**YOUR OBJECTIVE**
Repeat verbatim, and only, the lines of the data below, beginning at the line that contains "export SLEW_MARGIN = 20" and stopping after the line that contains "v26: changes against".
----- DATA IN THIS EXERCISE -----
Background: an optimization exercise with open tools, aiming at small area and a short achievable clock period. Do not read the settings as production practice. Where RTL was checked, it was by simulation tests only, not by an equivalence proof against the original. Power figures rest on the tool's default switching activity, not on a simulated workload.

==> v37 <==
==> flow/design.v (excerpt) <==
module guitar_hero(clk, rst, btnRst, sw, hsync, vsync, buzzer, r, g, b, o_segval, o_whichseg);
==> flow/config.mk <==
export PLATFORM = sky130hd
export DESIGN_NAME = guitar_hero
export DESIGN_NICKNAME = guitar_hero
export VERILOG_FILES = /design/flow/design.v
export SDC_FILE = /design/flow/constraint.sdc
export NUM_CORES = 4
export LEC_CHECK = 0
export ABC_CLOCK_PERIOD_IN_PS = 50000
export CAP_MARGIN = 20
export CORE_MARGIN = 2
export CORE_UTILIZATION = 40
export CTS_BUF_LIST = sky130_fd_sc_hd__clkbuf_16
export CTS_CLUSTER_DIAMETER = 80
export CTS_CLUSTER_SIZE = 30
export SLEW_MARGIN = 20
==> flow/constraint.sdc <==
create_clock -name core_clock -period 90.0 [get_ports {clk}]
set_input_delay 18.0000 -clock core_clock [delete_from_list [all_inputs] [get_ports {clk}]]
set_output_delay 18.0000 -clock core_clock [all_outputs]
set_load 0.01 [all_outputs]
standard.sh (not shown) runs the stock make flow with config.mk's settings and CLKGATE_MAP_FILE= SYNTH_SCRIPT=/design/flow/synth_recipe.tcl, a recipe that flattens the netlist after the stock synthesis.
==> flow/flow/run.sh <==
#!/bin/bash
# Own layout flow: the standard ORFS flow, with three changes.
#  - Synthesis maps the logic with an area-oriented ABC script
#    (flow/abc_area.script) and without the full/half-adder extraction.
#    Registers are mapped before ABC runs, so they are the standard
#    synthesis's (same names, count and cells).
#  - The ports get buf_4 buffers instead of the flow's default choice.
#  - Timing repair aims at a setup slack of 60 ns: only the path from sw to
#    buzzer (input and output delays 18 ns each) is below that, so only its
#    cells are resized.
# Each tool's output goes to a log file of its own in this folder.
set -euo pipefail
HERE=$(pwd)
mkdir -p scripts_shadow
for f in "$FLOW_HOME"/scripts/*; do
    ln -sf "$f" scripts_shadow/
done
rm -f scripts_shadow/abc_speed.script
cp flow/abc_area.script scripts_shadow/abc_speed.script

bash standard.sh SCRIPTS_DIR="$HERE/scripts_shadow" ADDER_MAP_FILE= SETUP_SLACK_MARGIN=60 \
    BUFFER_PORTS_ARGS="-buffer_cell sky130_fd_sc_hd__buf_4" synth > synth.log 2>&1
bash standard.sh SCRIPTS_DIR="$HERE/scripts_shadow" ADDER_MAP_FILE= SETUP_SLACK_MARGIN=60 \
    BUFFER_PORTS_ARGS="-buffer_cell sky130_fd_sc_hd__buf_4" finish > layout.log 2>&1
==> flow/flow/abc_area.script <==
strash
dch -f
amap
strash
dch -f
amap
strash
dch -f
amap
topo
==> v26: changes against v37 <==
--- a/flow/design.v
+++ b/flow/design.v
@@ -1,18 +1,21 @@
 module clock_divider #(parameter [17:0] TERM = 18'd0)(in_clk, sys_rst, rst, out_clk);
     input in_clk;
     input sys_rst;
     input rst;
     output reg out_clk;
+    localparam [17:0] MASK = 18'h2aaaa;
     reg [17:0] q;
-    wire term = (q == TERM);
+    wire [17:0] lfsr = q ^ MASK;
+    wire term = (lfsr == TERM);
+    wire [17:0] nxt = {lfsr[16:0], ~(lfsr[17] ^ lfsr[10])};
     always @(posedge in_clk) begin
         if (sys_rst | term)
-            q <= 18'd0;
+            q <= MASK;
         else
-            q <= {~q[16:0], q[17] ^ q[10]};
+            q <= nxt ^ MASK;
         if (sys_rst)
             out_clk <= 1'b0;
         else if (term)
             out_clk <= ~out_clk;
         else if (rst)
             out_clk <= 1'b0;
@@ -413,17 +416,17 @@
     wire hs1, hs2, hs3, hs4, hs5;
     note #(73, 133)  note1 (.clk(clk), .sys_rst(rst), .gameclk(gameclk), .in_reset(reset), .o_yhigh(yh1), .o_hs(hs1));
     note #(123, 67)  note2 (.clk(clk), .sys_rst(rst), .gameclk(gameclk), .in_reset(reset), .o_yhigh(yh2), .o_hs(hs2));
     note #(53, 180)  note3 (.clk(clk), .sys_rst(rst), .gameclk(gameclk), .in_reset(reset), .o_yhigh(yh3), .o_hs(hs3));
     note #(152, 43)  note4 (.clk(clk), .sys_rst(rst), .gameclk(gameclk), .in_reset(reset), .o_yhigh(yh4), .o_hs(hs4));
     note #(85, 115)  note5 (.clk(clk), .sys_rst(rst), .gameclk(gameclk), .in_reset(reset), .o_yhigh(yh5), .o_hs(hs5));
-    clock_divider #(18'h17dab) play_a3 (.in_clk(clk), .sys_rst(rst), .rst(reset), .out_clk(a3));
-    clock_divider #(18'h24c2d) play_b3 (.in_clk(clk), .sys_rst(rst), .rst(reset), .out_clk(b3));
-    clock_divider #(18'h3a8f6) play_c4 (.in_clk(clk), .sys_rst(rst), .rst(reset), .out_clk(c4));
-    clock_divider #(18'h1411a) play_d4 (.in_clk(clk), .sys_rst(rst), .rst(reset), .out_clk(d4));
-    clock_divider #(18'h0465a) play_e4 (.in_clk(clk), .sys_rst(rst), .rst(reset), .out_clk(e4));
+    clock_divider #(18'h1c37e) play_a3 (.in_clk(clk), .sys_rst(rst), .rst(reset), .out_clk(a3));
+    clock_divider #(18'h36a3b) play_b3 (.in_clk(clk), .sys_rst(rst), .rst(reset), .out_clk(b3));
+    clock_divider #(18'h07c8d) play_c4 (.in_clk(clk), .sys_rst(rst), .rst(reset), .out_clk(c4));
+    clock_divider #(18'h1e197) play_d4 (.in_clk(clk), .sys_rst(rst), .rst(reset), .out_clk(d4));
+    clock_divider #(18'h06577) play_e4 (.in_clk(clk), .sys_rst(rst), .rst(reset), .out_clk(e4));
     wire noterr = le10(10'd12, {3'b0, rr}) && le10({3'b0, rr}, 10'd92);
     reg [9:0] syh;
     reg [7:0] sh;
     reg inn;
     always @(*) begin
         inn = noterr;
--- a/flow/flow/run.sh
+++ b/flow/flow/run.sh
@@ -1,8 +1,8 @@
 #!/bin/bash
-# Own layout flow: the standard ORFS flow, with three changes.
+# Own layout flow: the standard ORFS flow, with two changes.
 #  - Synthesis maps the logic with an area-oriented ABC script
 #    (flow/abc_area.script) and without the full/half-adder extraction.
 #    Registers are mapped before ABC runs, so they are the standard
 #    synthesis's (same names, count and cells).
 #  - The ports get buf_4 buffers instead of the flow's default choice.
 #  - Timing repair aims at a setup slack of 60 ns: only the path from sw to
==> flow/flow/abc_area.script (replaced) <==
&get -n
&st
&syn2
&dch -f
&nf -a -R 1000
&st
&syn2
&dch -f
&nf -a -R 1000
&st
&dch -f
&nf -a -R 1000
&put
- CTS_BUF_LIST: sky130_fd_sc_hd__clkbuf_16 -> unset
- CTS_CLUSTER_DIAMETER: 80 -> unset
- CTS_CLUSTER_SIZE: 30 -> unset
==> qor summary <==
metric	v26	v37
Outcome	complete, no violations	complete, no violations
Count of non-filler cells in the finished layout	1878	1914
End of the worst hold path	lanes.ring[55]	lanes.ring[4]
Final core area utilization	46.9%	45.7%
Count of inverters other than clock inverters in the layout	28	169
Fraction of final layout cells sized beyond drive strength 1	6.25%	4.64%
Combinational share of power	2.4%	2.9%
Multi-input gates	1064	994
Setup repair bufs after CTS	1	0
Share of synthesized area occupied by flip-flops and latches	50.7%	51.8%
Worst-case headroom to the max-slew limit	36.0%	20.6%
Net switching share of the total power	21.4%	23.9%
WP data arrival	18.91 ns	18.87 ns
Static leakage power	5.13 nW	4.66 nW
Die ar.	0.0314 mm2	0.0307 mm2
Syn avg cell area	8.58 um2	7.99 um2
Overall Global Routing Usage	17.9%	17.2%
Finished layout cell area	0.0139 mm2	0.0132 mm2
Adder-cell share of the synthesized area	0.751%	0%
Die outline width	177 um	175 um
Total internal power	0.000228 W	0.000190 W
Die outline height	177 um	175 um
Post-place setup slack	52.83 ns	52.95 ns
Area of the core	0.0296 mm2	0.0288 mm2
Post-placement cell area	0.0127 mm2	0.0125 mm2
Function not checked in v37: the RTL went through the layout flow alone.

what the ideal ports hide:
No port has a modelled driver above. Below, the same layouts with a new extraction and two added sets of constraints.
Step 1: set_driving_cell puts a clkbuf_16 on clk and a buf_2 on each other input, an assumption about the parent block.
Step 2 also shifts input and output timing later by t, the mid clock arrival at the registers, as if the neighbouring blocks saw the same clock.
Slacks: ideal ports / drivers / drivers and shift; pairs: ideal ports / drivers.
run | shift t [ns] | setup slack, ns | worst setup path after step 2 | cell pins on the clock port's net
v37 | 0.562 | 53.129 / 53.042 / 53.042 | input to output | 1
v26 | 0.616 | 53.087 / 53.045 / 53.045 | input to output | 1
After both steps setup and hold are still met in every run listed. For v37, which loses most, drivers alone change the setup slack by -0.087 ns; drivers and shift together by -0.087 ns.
-----
**REPLY TO THE EXERCISE**
export SLEW_MARGIN = 20
==> flow/constraint.sdc <==
create_clock -name core_clock -period 90.0 [get_ports {clk}]
set_input_delay 18.0000 -clock core_clock [delete_from_list [all_inputs] [get_ports {clk}]]
set_output_delay 18.0000 -clock core_clock [all_outputs]
set_load 0.01 [all_outputs]
standard.sh (not shown) runs the stock make flow with config.mk's settings and CLKGATE_MAP_FILE= SYNTH_SCRIPT=/design/flow/synth_recipe.tcl, a recipe that flattens the netlist after the stock synthesis.
==> flow/flow/run.sh <==
#!/bin/bash
# Own layout flow: the standard ORFS flow, with three changes.
#  - Synthesis maps the logic with an area-oriented ABC script
#    (flow/abc_area.script) and without the full/half-adder extraction.
#    Registers are mapped before ABC runs, so they are the standard
#    synthesis's (same names, count and cells).
#  - The ports get buf_4 buffers instead of the flow's default choice.
#  - Timing repair aims at a setup slack of 60 ns: only the path from sw to
#    buzzer (input and output delays 18 ns each) is below that, so only its
#    cells are resized.
# Each tool's output goes to a log file of its own in this folder.
set -euo pipefail
HERE=$(pwd)
mkdir -p scripts_shadow
for f in "$FLOW_HOME"/scripts/*; do
    ln -sf "$f" scripts_shadow/
done
rm -f scripts_shadow/abc_speed.script
cp flow/abc_area.script scripts_shadow/abc_speed.script

bash standard.sh SCRIPTS_DIR="$HERE/scripts_shadow" ADDER_MAP_FILE= SETUP_SLACK_MARGIN=60 \
    BUFFER_PORTS_ARGS="-buffer_cell sky130_fd_sc_hd__buf_4" synth > synth.log 2>&1
bash standard.sh SCRIPTS_DIR="$HERE/scripts_shadow" ADDER_MAP_FILE= SETUP_SLACK_MARGIN=60 \
    BUFFER_PORTS_ARGS="-buffer_cell sky130_fd_sc_hd__buf_4" finish > layout.log 2>&1
==> flow/flow/abc_area.script <==
strash
dch -f
amap
strash
dch -f
amap
strash
dch -f
amap
topo
==> v26: changes against v37 <==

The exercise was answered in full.